Lamentablemente nuestras autoridades no sólo mantienen su discurso de aumento de impuestos sino que lo intensifica. Al alza del IVA (del 16% al 18% primero y luego del 18% al 19%) y aumento de impuestos a las utilidades de las empresas (del 15% al 16.5% y eliminación de la exención por reinversión) se suma ahora el royalty a la minería. Si bien este último impuesto tiene asidero técnico ya que las mineras extranjeras no pagan impuestos por explotar un recurso no renovable, la realidad es que el ejecutivo parece no reconocer el timing necesario para el debate tributario. Es muy distinto discutir nuevos impuestos en un país bullante (que crece con una tasa superior al 6% y tiene una tasa de inversión del 27% del PIB) que en uno deprimido económicamente (con crecimiento un poco sobre 0% y con tasa de inversión rondando el 20% del PIB).

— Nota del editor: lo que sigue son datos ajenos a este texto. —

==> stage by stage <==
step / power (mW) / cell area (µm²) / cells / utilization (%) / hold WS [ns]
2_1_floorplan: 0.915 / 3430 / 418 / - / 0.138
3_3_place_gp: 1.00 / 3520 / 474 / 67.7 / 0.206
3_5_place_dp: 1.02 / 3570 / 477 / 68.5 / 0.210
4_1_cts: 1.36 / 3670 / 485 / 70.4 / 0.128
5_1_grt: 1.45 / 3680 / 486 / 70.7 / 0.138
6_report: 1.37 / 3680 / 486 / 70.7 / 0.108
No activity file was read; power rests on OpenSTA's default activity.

Comentario aparte merece la eficiencia en el empleo de recursos.
A esto se suma un hecho nunca publicitado. Sabemos del endeudamiento por déficit presupuestario de organismos del estado con sus proveedores. Las municipalidades del país bordean los $89.000.000.000, los hospitales y obras pública , otro tanto. Tenemos, entonces, hospitales que deben insumos, municipios que deben servicios básicos y previsiones sociales de sus empleados, ministerios que deben a sus contratistas, etc.

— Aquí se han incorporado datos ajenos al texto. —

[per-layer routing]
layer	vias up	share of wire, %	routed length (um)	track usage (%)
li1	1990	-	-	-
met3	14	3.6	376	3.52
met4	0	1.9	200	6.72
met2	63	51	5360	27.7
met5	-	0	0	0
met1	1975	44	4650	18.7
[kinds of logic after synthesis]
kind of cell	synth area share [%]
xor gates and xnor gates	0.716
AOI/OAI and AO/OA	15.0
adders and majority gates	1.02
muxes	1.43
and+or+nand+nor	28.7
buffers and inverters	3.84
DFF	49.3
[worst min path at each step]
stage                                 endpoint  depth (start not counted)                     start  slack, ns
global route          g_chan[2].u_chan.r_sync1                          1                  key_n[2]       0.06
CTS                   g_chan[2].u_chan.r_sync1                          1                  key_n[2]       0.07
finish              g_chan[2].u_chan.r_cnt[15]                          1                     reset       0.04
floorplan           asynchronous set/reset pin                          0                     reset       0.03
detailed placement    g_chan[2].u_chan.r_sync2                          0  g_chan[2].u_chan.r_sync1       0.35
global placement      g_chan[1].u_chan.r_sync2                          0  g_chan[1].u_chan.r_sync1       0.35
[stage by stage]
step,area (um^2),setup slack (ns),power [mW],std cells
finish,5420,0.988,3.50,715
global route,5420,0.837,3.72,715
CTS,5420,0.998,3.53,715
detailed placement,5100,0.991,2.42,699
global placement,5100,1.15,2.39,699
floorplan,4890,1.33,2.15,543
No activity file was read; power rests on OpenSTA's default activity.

En definitiva, el sector público le debe al sector privado el pago de bienes y servicios ya prestados. Esto lleva a pequeñas, grandes y medianas empresas a pagar costos financieros para soportar la morosidad del estado. Si los dueños de las empresas son, en definitiva, las personas, es claro que estamos subsidiando al estado. El fisco no paga intereses por las morosidades que mantiene con sus proveedores. Los pagan los proveedores.
¿Están las empresas y por ende las personas pagando otro impuesto? ¿Esta el fisco recortando las utilidades del sector privado? Evidentemente si. Estamos entonces subsidiando al estado. El mundo al revés.

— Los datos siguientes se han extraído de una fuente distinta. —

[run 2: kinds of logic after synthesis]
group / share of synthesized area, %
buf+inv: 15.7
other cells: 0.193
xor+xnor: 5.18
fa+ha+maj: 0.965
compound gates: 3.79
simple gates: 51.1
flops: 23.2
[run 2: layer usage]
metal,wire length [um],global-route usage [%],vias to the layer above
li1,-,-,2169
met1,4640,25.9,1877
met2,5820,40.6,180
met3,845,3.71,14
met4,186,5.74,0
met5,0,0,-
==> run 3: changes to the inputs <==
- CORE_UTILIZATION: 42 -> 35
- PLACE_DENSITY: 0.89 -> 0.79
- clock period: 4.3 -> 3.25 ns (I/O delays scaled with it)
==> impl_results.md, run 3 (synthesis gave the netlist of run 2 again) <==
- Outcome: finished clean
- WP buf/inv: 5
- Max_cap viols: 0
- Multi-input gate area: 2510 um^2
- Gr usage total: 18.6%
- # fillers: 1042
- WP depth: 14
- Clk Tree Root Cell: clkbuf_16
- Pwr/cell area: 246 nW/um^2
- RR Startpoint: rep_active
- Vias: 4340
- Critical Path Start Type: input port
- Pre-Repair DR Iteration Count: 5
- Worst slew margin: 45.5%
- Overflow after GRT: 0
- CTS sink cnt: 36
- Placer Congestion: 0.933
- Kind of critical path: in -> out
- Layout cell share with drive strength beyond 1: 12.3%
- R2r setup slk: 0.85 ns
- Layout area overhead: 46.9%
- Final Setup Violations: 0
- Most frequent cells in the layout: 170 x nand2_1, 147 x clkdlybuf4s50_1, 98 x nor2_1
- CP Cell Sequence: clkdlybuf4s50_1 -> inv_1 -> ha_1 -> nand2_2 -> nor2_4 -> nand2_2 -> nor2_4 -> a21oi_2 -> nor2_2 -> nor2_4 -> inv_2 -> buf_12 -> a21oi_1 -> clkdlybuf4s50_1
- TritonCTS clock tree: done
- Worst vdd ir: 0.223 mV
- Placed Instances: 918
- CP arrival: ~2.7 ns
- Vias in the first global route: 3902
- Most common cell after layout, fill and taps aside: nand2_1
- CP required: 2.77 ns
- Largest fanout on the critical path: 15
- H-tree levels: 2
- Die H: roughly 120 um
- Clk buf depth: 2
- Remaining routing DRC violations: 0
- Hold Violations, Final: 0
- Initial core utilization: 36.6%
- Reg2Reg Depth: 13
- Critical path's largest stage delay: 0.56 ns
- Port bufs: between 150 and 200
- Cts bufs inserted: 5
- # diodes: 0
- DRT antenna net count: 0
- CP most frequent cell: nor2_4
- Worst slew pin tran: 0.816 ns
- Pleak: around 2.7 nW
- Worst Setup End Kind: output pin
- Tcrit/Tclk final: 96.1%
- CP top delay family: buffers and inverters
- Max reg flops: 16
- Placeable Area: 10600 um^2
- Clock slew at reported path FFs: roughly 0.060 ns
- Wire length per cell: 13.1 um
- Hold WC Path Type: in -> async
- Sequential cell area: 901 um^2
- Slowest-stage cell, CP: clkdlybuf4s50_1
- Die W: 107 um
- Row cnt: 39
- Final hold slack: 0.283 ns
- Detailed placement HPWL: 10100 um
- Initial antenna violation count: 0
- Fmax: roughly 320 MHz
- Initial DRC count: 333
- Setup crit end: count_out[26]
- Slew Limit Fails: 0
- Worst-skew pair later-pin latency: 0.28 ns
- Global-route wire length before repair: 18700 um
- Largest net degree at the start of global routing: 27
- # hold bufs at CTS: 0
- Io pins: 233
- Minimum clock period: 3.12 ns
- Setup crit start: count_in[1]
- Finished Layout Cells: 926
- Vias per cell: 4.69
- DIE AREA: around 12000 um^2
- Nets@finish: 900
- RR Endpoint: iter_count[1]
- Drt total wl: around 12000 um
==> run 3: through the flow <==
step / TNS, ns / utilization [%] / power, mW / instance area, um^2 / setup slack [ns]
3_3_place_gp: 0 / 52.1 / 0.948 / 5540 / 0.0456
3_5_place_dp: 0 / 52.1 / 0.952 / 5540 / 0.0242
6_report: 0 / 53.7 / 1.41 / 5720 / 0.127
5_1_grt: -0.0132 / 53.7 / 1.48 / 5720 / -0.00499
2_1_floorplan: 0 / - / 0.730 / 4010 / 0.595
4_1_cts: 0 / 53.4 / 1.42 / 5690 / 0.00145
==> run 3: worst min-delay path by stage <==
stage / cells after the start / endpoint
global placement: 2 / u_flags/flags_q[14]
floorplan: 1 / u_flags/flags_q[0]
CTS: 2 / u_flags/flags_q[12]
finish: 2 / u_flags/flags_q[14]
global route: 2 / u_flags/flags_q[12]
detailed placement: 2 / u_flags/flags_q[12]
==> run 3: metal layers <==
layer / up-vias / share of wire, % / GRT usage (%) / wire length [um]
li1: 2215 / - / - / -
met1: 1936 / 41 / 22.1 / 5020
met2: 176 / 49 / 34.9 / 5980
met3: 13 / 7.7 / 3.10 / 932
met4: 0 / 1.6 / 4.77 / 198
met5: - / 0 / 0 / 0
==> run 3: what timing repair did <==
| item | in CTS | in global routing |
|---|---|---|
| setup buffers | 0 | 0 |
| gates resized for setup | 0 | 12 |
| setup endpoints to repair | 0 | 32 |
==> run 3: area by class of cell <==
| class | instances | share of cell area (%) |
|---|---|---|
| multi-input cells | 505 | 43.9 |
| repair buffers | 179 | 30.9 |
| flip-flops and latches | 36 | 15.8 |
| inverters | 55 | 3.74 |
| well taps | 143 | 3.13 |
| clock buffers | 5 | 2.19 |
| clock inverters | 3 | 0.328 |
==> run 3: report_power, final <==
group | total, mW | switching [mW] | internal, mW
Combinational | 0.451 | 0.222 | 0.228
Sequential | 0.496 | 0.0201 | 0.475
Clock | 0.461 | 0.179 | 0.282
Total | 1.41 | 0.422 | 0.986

A diario nos damos cuenta del interés del gobierno por aumentar tributos. A diario nos damos cuenta de los gastos adicionales que nos implica soportar los plazos de pago de entidades públicas. A diario vemos el drama de pequeñas y medianas empresas que no soportaron la carga crediticia que les exigía su más importante cliente y sucumbieron.
No es incorrecto entonces pedirles a nuestros gobernantes que analicen bien el momento en el tiempo en el cual plantean sus requerimientos impositivos. Estos no son esencialmente buenos ni malos, sino que dependen de la coyuntura económica, social, política y cultural que vive una nación.